All of the 124 patients in the study had pre-existing coronary artery
disease, were taking a maximally tolerated dose of a statin and in many
cases additional lipid-lowering drugs. Patients’ average LDL-C at
baseline was 150 mg/dL. Patients treated with mipomersen had an average
LDL-C level of 104 mg/dL at the end of the study. Forty-five percent of
the mipomersen-treated patients achieved LDL-C levels of less than 100
mg/dL, a recognized treatment goal for high-risk patients. The
reductions observed in the study were in addition to those achieved with
the patients’ existing therapeutic regimens.
“The average reduction in LDL-C of 28 percent in these high-risk,
difficult-to-treat patients with severe inherited high cholesterol is
very encouraging,” said Evan A. Stein, M.D., Ph.D., Director of the
Metabolic & Atherosclerosis Research Center, Cincinnati, Ohio, and an
investigator on the study. “The nearly 50 mg/dL additional decrease in
LDL-C when added to maximally tolerated statin therapy is above what we
have seen with any other agent in this population, and the side effect
profile of mipomersen continues to be acceptable.”

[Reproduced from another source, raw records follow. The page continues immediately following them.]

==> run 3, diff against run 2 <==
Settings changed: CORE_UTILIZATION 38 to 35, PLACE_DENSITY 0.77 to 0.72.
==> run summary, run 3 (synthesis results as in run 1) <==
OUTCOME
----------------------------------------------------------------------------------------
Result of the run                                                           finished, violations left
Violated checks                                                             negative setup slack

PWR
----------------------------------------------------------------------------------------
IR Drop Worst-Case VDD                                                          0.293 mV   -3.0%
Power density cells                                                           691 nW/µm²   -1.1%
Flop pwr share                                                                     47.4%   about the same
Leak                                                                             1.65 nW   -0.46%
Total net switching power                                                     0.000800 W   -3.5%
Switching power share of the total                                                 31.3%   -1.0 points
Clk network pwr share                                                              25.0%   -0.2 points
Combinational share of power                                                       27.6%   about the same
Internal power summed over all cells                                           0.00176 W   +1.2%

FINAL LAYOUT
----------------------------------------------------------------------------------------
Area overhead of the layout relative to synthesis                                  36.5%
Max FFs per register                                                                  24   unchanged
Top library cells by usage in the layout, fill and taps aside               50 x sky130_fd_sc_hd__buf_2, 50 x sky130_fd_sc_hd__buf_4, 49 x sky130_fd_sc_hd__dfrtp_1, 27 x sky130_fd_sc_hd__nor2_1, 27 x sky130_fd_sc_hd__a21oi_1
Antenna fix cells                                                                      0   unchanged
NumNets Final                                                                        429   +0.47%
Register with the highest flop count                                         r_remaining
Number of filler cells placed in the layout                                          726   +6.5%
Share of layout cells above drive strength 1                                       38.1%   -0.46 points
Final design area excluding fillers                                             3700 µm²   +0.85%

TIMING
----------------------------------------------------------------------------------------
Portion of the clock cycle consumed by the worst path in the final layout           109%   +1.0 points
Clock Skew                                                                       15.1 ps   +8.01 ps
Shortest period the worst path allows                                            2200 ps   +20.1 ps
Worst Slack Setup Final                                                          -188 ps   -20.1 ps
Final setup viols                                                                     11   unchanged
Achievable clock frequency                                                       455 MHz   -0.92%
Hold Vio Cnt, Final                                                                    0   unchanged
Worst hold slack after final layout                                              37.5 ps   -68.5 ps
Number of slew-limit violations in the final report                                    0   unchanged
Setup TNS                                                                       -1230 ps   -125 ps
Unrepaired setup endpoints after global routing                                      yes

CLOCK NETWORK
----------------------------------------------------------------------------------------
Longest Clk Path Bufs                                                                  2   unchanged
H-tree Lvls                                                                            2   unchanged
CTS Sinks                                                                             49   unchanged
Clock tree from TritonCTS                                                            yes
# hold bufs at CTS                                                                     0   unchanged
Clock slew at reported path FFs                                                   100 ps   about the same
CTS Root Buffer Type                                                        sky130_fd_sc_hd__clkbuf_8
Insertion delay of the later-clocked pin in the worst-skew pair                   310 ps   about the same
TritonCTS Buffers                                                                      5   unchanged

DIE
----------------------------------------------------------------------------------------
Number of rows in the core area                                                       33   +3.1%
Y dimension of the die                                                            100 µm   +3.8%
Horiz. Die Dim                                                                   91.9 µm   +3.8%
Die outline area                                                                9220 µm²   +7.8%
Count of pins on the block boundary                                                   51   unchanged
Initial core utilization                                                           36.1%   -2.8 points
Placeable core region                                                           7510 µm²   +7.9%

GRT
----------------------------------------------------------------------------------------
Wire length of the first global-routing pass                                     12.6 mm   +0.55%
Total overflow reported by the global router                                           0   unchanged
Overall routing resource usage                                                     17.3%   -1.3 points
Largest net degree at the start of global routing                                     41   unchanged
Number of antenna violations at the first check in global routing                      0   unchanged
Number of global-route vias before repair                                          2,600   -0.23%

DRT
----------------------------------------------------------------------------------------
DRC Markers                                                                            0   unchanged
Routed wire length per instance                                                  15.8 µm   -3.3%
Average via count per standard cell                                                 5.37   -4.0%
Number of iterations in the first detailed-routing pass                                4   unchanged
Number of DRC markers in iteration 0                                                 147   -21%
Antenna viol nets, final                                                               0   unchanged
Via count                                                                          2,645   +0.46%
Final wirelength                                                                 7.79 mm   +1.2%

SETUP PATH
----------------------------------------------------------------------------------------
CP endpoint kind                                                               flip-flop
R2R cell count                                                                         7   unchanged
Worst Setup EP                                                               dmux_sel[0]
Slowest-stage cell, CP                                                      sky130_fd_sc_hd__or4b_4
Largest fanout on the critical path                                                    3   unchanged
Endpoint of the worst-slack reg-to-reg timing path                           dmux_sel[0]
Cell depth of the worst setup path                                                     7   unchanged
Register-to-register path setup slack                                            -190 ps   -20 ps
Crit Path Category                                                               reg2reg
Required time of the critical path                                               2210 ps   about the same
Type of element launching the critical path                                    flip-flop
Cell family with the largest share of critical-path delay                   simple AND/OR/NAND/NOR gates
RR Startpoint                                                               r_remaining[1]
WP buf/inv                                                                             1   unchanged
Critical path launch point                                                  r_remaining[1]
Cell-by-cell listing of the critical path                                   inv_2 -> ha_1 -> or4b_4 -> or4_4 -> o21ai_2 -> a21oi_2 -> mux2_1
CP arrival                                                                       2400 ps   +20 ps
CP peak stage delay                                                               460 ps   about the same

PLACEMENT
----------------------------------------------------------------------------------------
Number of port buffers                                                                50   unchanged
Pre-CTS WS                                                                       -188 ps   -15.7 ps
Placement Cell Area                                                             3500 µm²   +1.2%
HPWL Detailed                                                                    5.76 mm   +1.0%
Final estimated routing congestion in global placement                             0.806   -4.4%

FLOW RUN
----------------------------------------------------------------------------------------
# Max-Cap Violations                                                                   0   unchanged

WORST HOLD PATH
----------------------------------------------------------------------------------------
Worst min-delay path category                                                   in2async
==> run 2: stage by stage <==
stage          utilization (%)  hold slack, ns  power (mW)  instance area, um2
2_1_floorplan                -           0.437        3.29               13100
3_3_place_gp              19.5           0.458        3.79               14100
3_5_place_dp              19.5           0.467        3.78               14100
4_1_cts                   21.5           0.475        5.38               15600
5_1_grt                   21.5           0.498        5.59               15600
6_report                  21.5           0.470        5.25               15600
### config.mk
export PLATFORM = sky130hd
export DESIGN_NAME = urv_writeback
export DESIGN_NICKNAME = d
export VERILOG_FILES = /design/src/rtl/urv_writeback.sv
export SDC_FILE = /design/constraint.sdc
export NUM_CORES = 1
export LEC_CHECK = 0
export ABC_AREA = 1
export BUFFER_PORTS_ARGS = -buffer_cell sky130_fd_sc_hd__clkbuf_2
export CORE_UTILIZATION = 35
export DETAILED_ROUTE_END_ITERATION = 16
export PLACE_DENSITY = 0.6
export SYNTH_ARGS = -nofsm -noshare
export SYNTH_HDL_FRONTEND = slang
export SYNTH_SLANG_ARGS = --single-unit
### constraint.sdc
create_clock -name clk_i -period 2.45 [get_ports clk_i]
set_input_delay 0 -clock clk_i [delete_from_list [all_inputs] [get_ports clk_i]]
set_output_delay 0 -clock clk_i [all_outputs]
set_load 0.005 [all_outputs]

The trial also met each of its three secondary endpoints with
statistically significant reductions in apo-B, total cholesterol, and
non-HDL-cholesterol. Study results are based on an intent-to-treat
analysis (full analysis set). Data will be submitted for presentation at
a future medical meeting.
“We are excited by these strong data in the second phase 3 trial of
mipomersen,” said Genzyme Chief Medical Officer Richard A. Moscicki,
M.D. “This therapy has the potential to make a major difference in the
lives of patients who are in great need of new treatment options. With
these data, we remain on-track with our development plan for mipomersen.”
There were no new areas of safety concerns identified in the trial. Of
the 83 patients treated with mipomersen, 73 completed the study; nine of
the discontinuations were related to adverse events. Consistent with
previous studies evaluating mipomersen, the most commonly observed
adverse events were injection site reactions and flu-like symptoms.

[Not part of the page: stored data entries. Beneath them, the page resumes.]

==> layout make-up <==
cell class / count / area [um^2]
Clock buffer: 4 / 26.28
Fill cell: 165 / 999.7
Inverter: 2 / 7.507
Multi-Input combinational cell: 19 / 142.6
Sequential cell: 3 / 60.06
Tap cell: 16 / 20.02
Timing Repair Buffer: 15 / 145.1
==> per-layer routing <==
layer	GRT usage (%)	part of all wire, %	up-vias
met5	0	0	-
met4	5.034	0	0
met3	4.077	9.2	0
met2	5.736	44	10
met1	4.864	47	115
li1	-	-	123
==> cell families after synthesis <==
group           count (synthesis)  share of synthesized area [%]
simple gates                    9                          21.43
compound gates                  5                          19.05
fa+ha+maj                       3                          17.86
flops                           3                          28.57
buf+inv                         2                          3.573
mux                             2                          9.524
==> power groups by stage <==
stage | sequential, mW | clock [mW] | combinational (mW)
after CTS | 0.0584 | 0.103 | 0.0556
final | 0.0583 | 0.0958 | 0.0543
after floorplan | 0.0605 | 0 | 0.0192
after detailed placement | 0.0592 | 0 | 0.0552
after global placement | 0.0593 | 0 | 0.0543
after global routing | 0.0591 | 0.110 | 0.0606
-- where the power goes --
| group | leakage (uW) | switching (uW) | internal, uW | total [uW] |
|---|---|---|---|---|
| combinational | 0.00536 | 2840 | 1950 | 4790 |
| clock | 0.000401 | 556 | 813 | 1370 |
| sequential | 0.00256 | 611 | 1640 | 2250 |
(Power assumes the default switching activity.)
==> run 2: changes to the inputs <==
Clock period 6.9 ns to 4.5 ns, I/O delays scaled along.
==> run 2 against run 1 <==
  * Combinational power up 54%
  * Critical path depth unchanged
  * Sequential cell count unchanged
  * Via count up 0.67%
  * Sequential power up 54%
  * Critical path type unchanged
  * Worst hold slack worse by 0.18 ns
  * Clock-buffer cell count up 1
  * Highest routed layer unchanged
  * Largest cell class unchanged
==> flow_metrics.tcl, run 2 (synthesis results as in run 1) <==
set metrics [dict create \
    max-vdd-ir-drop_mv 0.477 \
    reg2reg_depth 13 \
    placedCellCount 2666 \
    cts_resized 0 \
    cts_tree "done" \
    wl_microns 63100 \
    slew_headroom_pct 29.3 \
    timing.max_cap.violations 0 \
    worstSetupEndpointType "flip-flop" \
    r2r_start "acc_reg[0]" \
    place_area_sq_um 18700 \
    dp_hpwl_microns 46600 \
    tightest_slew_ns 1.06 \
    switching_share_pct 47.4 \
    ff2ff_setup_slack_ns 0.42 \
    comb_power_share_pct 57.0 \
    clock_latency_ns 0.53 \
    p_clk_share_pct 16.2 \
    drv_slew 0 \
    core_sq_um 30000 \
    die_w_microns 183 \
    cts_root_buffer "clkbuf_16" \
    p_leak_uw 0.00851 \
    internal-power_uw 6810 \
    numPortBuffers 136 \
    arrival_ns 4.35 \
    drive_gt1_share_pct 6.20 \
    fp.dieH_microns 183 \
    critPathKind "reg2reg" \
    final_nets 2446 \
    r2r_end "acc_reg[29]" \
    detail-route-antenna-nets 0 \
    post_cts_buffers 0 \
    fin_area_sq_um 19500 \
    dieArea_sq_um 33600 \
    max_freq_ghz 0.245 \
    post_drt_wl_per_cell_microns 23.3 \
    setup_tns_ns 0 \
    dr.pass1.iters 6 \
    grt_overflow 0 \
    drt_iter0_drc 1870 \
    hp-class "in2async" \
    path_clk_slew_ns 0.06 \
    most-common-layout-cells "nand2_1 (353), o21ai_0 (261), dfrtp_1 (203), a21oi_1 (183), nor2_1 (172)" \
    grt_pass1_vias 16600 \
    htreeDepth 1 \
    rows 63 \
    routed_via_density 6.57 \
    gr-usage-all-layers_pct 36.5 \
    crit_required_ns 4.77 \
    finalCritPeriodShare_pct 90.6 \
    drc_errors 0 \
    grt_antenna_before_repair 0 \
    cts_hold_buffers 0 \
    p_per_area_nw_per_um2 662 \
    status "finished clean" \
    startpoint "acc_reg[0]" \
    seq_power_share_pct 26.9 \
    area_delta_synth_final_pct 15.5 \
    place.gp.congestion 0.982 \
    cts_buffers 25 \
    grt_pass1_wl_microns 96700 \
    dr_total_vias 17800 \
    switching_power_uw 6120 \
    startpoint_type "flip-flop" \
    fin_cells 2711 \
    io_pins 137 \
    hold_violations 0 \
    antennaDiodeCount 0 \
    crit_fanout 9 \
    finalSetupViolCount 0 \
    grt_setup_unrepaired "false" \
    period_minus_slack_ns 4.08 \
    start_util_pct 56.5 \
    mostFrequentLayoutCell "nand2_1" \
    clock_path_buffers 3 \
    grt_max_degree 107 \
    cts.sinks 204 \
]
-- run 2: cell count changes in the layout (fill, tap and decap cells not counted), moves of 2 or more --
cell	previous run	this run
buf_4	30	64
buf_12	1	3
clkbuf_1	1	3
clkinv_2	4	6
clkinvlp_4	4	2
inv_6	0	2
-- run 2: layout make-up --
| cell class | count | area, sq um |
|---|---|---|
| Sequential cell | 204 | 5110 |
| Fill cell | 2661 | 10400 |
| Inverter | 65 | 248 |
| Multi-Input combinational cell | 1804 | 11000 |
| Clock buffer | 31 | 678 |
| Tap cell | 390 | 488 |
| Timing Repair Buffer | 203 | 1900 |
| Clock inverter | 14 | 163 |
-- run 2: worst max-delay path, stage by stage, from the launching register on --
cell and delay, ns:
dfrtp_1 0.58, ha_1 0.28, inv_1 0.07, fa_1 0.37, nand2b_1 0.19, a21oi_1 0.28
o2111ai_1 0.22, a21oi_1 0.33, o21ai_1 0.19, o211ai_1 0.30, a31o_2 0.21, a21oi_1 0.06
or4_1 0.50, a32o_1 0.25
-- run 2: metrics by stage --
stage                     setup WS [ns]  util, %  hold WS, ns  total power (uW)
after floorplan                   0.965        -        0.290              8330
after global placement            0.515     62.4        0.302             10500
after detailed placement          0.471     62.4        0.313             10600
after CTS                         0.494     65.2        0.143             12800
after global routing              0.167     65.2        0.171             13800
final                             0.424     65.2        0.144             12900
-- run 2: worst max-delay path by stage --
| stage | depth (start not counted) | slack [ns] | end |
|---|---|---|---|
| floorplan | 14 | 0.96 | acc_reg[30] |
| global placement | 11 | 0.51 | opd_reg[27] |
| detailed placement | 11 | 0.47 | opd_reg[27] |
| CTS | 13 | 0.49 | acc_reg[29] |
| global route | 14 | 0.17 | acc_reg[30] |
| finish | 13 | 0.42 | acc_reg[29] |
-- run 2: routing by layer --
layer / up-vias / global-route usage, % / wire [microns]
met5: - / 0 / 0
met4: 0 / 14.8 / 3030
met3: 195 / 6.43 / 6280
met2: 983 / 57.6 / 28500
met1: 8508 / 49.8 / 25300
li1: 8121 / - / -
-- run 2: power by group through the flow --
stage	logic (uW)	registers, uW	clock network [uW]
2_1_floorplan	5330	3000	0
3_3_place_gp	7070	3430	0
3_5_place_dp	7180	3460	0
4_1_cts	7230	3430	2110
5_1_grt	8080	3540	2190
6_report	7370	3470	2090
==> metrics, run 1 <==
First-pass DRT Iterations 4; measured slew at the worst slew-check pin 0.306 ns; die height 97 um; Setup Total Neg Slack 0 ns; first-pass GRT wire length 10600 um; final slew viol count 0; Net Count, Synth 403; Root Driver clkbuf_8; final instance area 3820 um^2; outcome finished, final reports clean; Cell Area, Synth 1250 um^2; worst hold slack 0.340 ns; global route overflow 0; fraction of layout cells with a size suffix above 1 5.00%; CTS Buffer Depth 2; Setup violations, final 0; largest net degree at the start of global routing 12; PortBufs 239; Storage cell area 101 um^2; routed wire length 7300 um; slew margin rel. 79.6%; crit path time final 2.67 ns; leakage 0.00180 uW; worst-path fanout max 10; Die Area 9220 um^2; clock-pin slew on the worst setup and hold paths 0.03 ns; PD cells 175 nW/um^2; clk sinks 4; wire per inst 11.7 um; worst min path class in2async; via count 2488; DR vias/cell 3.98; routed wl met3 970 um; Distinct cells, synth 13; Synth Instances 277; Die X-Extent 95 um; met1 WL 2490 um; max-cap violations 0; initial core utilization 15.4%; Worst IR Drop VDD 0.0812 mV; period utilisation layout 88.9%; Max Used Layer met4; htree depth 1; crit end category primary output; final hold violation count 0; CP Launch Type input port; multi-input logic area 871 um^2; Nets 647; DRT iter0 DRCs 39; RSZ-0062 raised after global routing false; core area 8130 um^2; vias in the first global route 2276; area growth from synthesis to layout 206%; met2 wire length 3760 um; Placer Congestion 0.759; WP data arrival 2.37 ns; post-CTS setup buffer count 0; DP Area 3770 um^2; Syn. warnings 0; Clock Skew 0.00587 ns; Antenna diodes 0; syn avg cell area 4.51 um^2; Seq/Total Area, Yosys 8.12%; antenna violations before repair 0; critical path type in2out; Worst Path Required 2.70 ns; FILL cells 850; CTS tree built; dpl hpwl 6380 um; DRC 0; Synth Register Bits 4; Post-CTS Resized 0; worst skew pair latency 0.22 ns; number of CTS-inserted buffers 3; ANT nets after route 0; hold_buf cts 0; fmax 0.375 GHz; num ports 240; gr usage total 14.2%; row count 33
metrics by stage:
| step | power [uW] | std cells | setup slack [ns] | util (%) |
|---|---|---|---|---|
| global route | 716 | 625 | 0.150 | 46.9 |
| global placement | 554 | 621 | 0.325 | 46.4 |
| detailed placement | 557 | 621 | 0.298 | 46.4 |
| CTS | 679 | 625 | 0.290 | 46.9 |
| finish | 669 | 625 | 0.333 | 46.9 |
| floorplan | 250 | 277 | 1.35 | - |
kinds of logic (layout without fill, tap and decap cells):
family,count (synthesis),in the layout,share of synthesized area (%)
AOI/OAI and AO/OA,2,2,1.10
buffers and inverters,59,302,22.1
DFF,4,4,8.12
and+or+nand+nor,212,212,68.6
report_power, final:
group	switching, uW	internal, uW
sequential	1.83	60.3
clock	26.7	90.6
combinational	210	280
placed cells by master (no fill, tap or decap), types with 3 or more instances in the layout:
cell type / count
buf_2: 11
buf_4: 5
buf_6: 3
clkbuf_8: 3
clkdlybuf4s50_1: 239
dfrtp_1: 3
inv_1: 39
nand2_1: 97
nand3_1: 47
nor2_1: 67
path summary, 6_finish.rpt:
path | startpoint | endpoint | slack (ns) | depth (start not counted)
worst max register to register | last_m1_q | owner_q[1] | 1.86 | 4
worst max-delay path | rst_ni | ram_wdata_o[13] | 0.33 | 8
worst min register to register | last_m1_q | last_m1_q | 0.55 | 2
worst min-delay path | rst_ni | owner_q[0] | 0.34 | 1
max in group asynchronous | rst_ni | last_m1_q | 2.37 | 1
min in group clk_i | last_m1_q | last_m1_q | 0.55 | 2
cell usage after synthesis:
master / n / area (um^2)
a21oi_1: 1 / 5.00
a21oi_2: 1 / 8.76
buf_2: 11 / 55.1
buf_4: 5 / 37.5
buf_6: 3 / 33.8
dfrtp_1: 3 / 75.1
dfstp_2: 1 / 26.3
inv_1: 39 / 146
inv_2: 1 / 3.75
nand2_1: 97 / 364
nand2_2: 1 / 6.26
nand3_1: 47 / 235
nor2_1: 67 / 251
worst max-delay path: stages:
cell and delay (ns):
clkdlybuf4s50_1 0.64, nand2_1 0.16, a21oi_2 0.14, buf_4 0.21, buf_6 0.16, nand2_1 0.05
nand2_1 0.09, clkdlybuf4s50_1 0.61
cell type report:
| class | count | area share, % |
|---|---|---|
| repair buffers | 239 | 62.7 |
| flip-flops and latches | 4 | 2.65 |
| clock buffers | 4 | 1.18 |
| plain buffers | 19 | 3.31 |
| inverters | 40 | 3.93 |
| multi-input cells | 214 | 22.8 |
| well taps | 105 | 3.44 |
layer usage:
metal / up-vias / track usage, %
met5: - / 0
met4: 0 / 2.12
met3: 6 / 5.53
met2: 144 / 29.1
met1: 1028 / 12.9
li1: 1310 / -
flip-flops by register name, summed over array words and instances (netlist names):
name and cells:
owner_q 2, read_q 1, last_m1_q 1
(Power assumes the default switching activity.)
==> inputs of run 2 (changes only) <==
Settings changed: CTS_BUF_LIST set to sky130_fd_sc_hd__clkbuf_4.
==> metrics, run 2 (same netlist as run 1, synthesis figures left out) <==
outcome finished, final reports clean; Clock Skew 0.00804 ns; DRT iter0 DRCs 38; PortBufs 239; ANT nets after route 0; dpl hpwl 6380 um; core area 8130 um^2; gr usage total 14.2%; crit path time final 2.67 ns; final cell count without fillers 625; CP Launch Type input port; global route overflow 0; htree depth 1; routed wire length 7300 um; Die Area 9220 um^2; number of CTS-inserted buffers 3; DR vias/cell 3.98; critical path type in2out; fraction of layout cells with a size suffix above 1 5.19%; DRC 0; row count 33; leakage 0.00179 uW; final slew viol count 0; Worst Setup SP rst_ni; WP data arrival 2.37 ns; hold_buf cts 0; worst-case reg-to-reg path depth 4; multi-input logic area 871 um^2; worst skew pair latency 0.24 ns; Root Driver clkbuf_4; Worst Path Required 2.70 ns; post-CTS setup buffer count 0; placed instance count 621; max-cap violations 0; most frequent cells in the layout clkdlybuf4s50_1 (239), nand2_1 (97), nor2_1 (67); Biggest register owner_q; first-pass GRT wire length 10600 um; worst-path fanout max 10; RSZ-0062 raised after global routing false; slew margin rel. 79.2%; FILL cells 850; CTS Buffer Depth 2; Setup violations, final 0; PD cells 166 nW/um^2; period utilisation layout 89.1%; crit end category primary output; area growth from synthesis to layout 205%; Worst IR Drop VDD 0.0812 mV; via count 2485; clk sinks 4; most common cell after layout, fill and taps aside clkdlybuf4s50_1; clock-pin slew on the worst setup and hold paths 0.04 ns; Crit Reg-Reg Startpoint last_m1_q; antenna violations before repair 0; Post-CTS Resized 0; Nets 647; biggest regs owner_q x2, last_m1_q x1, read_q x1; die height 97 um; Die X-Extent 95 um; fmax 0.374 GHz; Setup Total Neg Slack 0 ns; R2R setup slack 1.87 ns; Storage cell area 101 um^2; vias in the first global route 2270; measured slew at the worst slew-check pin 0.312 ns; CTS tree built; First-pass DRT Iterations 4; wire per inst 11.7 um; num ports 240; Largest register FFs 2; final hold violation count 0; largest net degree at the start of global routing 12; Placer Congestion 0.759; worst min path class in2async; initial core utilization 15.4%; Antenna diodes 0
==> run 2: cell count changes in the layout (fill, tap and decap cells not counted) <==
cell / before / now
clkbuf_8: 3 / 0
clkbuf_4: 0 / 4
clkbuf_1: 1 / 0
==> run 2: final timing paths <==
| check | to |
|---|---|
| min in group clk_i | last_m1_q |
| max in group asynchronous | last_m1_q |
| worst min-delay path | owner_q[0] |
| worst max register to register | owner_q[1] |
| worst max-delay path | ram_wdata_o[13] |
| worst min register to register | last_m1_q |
File: config.mk
export PLATFORM = sky130hd
export DESIGN_NAME = led_mode_ctrl
export DESIGN_NICKNAME = d
export VERILOG_FILES = /design/src/rtl/led_mode_ctrl.sv
export SDC_FILE = /design/constraint.sdc
export NUM_CORES = 1
export LEC_CHECK = 0
export CORE_ASPECT_RATIO = 0.5
export CORE_UTILIZATION = 50
export CTS_CLUSTER_DIAMETER = 50
export CTS_CLUSTER_SIZE = 20
export DETAILED_ROUTE_END_ITERATION = 7
export GPL_ROUTABILITY_DRIVEN = 0
export GPL_TIMING_DRIVEN = 0
export PLACE_DENSITY = 0.67
export SLEW_MARGIN = 10
export SYNTH_ARGS = -nofsm -noshare
export SYNTH_HDL_FRONTEND = slang
export SYNTH_SLANG_ARGS = --single-unit
File: constraint.sdc
create_clock -name sys_clk -period 2.65 [get_ports sys_clk]
set_input_delay 0.53 -clock sys_clk [delete_from_list [all_inputs] [get_ports sys_clk]]
set_output_delay 0.53 -clock sys_clk [all_outputs]
set_load 0.02 [all_outputs]
===== config.mk =====
export PLATFORM = sky130hd
export DESIGN_NAME = avalon_burst_reader
export DESIGN_NICKNAME = d
export VERILOG_FILES = /design/src/rtl/avalon_burst_reader_pkg.sv /design/src/rtl/avalon_burst_reader_fifo.sv /design/src/rtl/avalon_burst_reader.sv
export SDC_FILE = /design/constraint.sdc
export NUM_CORES = 1
export LEC_CHECK = 0
export CORE_MARGIN = 4
export CORE_UTILIZATION = 35
export DETAILED_ROUTE_END_ITERATION = 7
export HOLD_SLACK_MARGIN = 0.05
export SLEW_MARGIN = 15
export SYNTH_ARGS = -nofsm -noshare
export SYNTH_HDL_FRONTEND = slang
export SYNTH_HIERARCHICAL = 1
export SYNTH_SLANG_ARGS = --single-unit

===== constraint.sdc =====
create_clock -name clk -period 7.9 [get_ports clk]
set_input_delay 1.975 -clock clk [delete_from_list [all_inputs] [get_ports clk]]
set_output_delay 1.975 -clock clk [all_outputs]
set_load 0.02 [all_outputs]

===== src/rtl/avalon_burst_reader_pkg.sv =====
// Shared definitions for the Avalon-MM burst reader: FSM encoding and the
// byteenable fill constant.
package avalon_burst_reader_pkg;

  typedef enum logic [1:0] {
    ST_IDLE  = 2'd0,
    ST_ISSUE = 2'd1,
    ST_DRAIN = 2'd2,
    ST_DONE  = 2'd3
  } state_t;

  // Wide enough for any DATA_W up to 1024 bits; users slice the low DATA_W/8 bits.
  localparam int unsigned          BE_MAX_W    = 128;
  localparam logic [BE_MAX_W-1:0]  BE_ALL_ONES = '1;

endpackage


===== src/rtl/avalon_burst_reader_fifo.sv =====
// Show-ahead synchronous FIFO: rd_data always presents the oldest entry.
// Writes while full (without a simultaneous read) and reads while empty are ignored.
module sync_fifo #(
  parameter int unsigned WIDTH = 32,
  parameter int unsigned DEPTH = 4
) (
  input  logic                     clk,
  input  logic                     reset_n,
  input  logic                     wr_en,
  input  logic [WIDTH-1:0]         wr_data,
  input  logic                     rd_en,
  output logic [WIDTH-1:0]         rd_data,
  output logic                     empty,
  output logic                     full,
  output logic [$clog2(DEPTH):0]   count
);

  localparam int unsigned        PTR_W    = $clog2(DEPTH);
  localparam logic [PTR_W:0]     FULL_CNT = (PTR_W+1)'(DEPTH);

  logic [WIDTH-1:0] r_mem [DEPTH];
  logic [PTR_W-1:0] r_wr_ptr;
  logic [PTR_W-1:0] r_rd_ptr;
  logic [PTR_W:0]   r_count;
  logic             w_wr;
  logic             w_rd;

  assign w_rd = rd_en && (r_count != '0);
  assign w_wr = wr_en && ((r_count != FULL_CNT) || w_rd);

  always_ff @(posedge clk) begin
    if (w_wr) r_mem[r_wr_ptr] <= wr_data;
  end

  always_ff @(posedge clk or negedge reset_n) begin
    if (!reset_n) begin
      r_wr_ptr <= '0;
      r_rd_ptr <= '0;
      r_count  <= '0;
    end else begin
      if (w_wr) r_wr_ptr <= r_wr_ptr + 1'b1;
      if (w_rd) r_rd_ptr <= r_rd_ptr + 1'b1;
      case ({w_wr, w_rd})
        2'b10:   r_count <= r_count + 1'b1;
        2'b01:   r_count <= r_count - 1'b1;
        default: r_count <= r_count;
      endcase
    end
  end

  assign rd_data = r_mem[r_rd_ptr];
  assign empty   = (r_count == '0);
  assign full    = (r_count == FULL_CNT);
  assign count   = r_count;

endmodule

As in other mipomersen trials, elevations in liver transaminases were
observed that were similar in magnitude and duration to those seen in
other studies. None of these patients had changes in other laboratory
tests to indicate hepatic dysfunction, and there were no Hy’s Law cases.
“Mipomersen has again delivered positive results with this second phase
3 study, and continues to make progress toward the market,” said Stanley
Crooke, Chairman and Chief Executive Officer of Isis Pharmaceuticals.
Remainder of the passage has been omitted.